Stored items
______
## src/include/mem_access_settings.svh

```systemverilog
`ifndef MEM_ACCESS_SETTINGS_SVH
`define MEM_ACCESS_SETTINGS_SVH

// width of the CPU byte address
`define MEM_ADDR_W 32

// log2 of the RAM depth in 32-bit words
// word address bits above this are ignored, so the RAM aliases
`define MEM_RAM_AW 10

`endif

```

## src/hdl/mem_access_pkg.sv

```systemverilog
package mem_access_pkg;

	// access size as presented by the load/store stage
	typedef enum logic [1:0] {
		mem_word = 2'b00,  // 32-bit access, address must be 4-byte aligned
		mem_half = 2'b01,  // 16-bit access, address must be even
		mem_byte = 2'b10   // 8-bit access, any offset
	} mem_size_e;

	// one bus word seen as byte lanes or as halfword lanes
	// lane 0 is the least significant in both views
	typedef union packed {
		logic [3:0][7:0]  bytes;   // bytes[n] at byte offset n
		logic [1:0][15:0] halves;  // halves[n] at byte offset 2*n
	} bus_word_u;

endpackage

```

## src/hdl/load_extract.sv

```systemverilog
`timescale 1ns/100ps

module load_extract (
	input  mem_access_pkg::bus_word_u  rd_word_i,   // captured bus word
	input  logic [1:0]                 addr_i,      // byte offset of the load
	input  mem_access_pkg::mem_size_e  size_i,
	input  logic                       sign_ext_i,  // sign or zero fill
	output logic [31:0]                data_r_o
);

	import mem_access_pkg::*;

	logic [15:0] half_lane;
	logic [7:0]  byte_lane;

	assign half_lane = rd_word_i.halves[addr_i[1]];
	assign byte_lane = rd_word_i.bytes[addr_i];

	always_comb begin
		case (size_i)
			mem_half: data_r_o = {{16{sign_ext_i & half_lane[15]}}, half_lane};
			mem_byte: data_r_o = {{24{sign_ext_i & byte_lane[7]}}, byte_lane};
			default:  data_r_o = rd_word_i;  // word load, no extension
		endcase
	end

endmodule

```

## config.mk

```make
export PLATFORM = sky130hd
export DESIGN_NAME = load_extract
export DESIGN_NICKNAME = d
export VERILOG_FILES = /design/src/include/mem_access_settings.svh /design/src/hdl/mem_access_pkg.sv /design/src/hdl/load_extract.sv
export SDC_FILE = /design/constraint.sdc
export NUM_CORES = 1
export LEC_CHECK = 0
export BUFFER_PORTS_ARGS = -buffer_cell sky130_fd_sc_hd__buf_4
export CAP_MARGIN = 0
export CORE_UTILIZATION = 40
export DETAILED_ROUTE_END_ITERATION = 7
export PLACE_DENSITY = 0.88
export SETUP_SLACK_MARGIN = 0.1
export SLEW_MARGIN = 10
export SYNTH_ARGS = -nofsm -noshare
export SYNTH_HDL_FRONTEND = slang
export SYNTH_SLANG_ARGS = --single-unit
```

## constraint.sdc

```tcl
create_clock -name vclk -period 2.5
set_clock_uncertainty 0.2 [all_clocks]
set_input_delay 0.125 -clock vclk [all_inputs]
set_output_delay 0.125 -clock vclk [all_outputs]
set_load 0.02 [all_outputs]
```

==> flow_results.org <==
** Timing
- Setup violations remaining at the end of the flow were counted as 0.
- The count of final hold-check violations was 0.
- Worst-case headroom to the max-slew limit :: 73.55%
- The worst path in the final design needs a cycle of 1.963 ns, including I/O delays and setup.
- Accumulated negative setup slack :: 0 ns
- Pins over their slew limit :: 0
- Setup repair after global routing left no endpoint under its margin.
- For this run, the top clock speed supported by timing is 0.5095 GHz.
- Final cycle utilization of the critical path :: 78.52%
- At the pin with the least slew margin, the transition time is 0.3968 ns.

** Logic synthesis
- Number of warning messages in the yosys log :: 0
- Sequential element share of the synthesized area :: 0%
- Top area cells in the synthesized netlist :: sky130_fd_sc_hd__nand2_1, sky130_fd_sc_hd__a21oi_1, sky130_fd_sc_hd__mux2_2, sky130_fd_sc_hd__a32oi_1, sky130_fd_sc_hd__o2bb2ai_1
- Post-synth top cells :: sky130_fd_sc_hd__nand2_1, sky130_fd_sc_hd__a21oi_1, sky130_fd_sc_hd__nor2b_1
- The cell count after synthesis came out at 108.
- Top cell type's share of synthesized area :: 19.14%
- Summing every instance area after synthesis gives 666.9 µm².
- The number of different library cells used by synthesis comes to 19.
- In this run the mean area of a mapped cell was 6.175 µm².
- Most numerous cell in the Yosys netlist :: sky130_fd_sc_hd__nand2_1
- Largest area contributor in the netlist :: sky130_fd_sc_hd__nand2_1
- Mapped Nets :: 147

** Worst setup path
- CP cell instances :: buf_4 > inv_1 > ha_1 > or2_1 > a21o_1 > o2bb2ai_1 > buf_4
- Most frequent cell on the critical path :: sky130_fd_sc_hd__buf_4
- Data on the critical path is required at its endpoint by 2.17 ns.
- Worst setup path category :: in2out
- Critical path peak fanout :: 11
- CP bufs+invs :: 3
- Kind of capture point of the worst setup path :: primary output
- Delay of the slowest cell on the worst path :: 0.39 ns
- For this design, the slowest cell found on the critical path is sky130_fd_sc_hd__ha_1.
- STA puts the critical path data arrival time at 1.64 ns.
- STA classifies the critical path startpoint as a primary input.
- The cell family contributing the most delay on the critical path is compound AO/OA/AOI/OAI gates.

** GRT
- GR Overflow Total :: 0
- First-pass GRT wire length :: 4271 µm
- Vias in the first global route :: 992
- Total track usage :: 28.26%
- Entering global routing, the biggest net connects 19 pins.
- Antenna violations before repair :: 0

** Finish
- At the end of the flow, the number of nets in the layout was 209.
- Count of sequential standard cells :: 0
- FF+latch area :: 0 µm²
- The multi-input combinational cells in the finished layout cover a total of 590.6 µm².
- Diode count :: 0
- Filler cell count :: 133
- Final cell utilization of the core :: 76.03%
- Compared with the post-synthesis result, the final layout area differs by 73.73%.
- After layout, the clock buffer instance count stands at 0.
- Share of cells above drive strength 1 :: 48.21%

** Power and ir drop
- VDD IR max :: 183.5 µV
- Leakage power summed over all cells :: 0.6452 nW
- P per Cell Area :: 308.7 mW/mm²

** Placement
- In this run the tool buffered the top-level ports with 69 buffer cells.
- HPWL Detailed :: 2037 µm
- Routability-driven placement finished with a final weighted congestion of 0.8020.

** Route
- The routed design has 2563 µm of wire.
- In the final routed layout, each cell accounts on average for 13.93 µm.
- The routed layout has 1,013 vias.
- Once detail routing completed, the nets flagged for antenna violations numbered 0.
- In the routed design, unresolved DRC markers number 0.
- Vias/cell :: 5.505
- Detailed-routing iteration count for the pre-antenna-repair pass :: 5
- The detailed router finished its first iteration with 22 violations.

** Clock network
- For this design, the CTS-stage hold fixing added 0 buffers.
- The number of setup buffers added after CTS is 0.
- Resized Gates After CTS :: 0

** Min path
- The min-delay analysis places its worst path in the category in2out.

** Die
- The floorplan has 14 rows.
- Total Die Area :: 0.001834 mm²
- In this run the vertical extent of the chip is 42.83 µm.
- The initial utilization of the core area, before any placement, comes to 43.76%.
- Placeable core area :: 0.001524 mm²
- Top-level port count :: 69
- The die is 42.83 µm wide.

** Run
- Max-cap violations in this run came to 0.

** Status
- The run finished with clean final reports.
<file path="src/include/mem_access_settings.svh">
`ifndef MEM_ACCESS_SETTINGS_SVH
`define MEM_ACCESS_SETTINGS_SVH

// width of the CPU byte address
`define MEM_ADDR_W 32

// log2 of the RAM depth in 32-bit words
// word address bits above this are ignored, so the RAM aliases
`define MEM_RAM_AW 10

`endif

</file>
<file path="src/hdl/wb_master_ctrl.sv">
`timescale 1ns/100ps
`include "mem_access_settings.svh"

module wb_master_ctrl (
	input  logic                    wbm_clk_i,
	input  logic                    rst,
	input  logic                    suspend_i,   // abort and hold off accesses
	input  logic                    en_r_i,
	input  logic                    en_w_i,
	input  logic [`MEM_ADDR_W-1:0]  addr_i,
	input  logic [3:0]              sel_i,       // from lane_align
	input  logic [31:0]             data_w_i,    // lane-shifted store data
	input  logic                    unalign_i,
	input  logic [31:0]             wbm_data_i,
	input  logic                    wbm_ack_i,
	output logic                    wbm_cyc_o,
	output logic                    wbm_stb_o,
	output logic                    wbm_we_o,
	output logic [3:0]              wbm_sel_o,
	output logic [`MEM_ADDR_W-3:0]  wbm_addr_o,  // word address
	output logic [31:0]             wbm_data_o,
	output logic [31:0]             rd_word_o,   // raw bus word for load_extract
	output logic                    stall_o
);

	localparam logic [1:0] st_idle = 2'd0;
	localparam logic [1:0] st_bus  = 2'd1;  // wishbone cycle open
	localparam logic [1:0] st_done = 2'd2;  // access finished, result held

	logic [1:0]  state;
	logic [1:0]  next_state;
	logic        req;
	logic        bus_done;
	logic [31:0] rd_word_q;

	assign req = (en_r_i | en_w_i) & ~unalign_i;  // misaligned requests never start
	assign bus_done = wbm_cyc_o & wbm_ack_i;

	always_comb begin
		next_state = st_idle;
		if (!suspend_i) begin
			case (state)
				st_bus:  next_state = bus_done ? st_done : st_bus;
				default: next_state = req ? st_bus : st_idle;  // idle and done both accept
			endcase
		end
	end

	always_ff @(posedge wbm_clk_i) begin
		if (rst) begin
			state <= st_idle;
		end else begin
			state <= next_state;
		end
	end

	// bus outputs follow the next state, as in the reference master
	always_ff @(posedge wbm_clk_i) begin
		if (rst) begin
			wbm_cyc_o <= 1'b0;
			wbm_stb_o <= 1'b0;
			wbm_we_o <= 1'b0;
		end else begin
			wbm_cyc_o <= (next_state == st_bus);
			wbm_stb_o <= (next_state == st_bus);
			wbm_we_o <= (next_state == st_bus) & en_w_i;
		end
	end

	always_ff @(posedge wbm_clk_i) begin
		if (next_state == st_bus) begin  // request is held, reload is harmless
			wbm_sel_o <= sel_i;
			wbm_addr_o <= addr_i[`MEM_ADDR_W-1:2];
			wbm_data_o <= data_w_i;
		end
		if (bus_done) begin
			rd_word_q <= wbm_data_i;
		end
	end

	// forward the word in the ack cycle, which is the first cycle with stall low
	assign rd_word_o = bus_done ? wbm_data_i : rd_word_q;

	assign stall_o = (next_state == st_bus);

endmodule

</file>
______
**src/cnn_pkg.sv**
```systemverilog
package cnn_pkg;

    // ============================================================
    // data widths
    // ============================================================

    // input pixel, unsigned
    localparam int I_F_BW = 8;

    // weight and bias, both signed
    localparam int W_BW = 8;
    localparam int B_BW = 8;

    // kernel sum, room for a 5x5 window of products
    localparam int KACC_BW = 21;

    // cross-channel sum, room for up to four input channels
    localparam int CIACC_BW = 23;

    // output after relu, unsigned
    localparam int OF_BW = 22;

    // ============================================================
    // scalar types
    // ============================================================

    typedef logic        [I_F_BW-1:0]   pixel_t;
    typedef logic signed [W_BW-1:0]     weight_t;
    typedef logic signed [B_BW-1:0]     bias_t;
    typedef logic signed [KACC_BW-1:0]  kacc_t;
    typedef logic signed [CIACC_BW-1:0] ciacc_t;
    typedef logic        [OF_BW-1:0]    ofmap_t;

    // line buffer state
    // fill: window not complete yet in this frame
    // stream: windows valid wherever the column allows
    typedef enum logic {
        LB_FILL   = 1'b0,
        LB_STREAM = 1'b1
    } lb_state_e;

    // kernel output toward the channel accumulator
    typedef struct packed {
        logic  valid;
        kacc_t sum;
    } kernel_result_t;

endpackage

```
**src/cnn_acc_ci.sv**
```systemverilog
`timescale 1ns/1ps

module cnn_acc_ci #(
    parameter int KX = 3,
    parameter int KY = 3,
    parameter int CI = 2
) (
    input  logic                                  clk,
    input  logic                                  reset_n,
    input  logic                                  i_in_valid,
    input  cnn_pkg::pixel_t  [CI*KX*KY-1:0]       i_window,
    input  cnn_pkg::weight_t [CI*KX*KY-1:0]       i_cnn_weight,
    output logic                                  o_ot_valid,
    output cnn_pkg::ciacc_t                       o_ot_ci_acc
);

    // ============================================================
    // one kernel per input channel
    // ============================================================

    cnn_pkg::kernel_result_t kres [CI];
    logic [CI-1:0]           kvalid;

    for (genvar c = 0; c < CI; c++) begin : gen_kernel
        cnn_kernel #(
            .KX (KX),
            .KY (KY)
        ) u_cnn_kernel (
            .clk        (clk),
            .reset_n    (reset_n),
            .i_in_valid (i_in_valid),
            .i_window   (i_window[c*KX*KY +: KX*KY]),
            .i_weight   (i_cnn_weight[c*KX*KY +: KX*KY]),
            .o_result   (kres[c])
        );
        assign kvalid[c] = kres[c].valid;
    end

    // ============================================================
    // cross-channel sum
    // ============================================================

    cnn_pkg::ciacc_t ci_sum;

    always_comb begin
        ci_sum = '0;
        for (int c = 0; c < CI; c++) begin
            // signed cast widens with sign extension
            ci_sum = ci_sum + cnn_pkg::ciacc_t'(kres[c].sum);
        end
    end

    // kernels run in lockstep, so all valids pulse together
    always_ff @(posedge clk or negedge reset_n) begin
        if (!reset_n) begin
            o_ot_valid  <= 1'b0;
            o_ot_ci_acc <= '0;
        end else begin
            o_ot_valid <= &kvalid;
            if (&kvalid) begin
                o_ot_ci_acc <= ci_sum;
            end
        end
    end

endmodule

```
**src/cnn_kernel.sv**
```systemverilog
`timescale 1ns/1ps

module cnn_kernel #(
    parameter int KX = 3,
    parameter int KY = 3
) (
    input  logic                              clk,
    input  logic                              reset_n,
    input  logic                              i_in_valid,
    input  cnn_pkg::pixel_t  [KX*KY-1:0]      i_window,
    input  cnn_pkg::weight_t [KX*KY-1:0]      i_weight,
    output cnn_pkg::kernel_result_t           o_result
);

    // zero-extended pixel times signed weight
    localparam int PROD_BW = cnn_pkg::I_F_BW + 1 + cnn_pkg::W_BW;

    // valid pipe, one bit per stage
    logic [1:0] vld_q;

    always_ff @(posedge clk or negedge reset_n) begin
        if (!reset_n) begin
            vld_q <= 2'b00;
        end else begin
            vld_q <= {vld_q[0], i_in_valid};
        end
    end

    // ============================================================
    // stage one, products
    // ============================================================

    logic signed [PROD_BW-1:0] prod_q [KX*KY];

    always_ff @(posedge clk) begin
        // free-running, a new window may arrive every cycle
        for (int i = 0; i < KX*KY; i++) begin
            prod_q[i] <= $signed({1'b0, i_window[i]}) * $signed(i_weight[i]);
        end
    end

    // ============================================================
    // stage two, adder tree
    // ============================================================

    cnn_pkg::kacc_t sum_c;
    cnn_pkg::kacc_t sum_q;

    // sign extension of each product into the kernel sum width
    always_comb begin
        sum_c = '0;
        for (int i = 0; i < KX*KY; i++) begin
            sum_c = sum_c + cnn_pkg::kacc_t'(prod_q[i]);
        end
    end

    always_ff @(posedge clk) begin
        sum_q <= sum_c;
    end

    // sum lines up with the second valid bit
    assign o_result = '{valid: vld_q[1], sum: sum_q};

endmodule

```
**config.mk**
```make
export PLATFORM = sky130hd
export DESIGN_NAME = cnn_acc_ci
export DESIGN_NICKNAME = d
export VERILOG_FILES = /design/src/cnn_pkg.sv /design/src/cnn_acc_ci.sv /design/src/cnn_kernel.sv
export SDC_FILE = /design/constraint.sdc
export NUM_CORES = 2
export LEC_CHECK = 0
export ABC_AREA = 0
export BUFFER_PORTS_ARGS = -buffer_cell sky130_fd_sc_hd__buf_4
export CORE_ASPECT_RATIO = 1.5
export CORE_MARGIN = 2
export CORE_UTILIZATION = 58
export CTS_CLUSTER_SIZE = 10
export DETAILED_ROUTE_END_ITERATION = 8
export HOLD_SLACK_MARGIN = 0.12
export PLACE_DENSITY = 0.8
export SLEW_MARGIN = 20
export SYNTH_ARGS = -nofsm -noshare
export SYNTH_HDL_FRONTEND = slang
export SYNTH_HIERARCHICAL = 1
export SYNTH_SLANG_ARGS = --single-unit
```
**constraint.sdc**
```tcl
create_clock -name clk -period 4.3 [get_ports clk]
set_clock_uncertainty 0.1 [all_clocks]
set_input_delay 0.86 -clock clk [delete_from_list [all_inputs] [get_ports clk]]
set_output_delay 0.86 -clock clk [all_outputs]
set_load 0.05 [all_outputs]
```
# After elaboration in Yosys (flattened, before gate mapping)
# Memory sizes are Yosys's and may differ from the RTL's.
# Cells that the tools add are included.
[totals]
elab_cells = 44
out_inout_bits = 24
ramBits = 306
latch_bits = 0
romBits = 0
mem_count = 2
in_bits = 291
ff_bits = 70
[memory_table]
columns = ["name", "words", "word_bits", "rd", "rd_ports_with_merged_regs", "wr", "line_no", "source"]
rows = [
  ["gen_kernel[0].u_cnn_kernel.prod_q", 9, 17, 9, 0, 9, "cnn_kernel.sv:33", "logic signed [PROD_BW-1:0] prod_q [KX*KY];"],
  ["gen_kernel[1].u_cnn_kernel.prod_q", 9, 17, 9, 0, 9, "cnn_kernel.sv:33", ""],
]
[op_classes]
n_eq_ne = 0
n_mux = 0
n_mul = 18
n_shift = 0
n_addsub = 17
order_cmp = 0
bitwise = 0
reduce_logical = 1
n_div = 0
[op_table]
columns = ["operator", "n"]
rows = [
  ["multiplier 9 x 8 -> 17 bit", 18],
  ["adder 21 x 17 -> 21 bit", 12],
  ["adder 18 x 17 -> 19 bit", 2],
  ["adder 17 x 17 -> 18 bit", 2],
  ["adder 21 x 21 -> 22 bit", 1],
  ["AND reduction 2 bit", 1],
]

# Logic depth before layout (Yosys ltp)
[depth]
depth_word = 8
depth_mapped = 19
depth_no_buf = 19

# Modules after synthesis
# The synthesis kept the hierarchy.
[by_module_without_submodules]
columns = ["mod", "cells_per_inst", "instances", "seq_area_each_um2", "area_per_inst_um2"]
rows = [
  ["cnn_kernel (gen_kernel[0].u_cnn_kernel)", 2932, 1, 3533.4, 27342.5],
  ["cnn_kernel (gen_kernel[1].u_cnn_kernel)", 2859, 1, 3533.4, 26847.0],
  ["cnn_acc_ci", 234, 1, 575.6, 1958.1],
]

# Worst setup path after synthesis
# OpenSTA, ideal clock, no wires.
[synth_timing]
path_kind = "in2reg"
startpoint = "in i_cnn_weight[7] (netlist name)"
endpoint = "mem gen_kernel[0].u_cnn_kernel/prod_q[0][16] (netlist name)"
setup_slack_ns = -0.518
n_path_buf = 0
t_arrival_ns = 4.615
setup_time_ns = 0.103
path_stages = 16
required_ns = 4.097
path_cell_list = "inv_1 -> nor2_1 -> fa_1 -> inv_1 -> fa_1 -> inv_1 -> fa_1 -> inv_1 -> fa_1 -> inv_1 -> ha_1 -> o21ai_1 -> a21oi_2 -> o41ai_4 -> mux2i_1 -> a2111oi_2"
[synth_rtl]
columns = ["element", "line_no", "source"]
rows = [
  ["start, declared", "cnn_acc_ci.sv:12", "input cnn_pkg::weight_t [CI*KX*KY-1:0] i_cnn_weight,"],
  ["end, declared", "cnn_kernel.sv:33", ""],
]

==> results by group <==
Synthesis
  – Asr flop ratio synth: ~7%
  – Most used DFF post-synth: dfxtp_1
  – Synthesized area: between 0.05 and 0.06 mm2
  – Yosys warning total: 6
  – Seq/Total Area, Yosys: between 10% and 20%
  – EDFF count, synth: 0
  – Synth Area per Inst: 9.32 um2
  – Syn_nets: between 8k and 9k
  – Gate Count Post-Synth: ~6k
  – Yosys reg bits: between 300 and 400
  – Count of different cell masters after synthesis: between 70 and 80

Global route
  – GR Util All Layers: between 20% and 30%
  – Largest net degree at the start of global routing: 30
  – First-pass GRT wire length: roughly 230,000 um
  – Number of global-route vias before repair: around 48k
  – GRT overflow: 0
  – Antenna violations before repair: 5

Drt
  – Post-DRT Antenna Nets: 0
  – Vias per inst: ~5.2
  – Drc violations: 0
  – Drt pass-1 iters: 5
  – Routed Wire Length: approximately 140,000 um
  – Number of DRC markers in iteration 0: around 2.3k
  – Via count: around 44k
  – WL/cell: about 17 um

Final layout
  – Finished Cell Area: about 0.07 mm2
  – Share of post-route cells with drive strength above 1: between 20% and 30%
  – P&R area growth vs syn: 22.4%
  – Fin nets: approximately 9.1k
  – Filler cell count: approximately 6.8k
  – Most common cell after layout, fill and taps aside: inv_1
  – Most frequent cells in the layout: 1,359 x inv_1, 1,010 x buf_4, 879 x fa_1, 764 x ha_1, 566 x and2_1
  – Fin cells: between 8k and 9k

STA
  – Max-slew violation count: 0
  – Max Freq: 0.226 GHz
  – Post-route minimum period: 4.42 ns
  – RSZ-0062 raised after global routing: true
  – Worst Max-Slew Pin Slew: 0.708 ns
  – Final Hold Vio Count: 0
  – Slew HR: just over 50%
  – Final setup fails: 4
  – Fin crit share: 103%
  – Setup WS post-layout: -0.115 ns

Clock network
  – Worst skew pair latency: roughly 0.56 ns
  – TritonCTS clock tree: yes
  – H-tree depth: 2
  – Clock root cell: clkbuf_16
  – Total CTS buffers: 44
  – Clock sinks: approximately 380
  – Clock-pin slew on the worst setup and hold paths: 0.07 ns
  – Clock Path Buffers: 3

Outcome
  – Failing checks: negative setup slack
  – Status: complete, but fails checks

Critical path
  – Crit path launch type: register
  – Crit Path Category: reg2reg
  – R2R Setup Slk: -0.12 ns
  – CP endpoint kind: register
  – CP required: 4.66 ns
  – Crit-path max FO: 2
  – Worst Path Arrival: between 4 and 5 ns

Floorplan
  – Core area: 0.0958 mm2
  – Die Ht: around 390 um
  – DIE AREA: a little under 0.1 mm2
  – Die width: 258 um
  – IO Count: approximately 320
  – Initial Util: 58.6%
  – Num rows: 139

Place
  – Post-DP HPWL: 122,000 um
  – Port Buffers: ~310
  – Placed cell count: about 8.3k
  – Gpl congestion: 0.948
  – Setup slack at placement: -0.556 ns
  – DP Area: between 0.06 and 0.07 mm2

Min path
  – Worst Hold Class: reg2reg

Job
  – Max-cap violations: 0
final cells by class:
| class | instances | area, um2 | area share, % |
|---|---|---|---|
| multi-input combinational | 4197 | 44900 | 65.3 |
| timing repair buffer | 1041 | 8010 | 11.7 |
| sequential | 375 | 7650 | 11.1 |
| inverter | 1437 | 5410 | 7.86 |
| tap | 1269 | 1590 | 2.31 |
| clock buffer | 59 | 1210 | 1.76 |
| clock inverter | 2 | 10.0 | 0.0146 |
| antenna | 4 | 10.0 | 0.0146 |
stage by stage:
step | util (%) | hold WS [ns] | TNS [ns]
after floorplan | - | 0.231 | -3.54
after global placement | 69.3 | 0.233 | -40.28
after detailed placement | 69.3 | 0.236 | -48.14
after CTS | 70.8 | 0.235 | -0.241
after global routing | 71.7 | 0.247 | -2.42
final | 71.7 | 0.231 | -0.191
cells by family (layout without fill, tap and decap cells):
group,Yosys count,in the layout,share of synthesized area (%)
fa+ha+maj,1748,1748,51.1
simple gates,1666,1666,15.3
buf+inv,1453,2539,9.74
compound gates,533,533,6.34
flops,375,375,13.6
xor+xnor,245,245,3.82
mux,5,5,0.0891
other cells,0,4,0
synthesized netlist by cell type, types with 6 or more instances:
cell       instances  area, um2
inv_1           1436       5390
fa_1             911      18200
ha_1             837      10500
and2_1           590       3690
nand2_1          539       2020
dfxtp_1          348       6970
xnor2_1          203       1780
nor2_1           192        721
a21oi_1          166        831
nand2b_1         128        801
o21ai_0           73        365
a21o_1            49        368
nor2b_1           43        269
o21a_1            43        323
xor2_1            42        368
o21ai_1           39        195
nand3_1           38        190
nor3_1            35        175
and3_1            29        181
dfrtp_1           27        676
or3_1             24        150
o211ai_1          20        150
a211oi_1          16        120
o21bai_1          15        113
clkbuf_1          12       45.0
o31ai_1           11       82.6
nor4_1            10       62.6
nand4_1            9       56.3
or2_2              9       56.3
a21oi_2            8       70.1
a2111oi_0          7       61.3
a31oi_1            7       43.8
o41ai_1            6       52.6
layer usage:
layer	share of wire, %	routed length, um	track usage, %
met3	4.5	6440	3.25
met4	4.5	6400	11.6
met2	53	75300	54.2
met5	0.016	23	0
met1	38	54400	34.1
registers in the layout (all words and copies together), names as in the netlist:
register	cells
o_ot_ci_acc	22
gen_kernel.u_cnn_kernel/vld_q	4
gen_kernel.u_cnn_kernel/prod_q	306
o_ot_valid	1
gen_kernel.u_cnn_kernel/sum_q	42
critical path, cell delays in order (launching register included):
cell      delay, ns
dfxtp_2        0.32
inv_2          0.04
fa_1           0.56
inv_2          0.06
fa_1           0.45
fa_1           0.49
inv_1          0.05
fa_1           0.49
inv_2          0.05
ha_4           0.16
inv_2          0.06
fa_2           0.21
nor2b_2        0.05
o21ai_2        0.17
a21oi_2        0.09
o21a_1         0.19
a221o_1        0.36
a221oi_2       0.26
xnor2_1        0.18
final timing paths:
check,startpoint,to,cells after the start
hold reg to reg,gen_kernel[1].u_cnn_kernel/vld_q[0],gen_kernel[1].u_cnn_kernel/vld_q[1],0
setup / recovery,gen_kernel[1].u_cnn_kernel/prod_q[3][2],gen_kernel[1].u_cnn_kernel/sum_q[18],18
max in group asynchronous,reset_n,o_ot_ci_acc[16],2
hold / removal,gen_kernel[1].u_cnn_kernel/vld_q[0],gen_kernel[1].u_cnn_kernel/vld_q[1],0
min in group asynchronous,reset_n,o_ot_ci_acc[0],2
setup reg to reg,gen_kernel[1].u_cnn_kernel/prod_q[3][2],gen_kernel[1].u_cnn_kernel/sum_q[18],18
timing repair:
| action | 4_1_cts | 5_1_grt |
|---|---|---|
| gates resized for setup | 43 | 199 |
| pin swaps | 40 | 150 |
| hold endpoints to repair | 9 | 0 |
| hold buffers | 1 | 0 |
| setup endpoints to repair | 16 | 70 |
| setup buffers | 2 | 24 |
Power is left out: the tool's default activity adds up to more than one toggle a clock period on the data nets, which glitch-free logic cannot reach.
______
Search the entries for the word "pass", then list each line that holds it.

▶ _TASK RESPONSE_
- First-pass GRT wire length :: 4271 µm
- Detailed-routing iteration count for the pre-antenna-repair pass :: 5
  – First-pass GRT wire length: roughly 230,000 um
  – Drt pass-1 iters: 5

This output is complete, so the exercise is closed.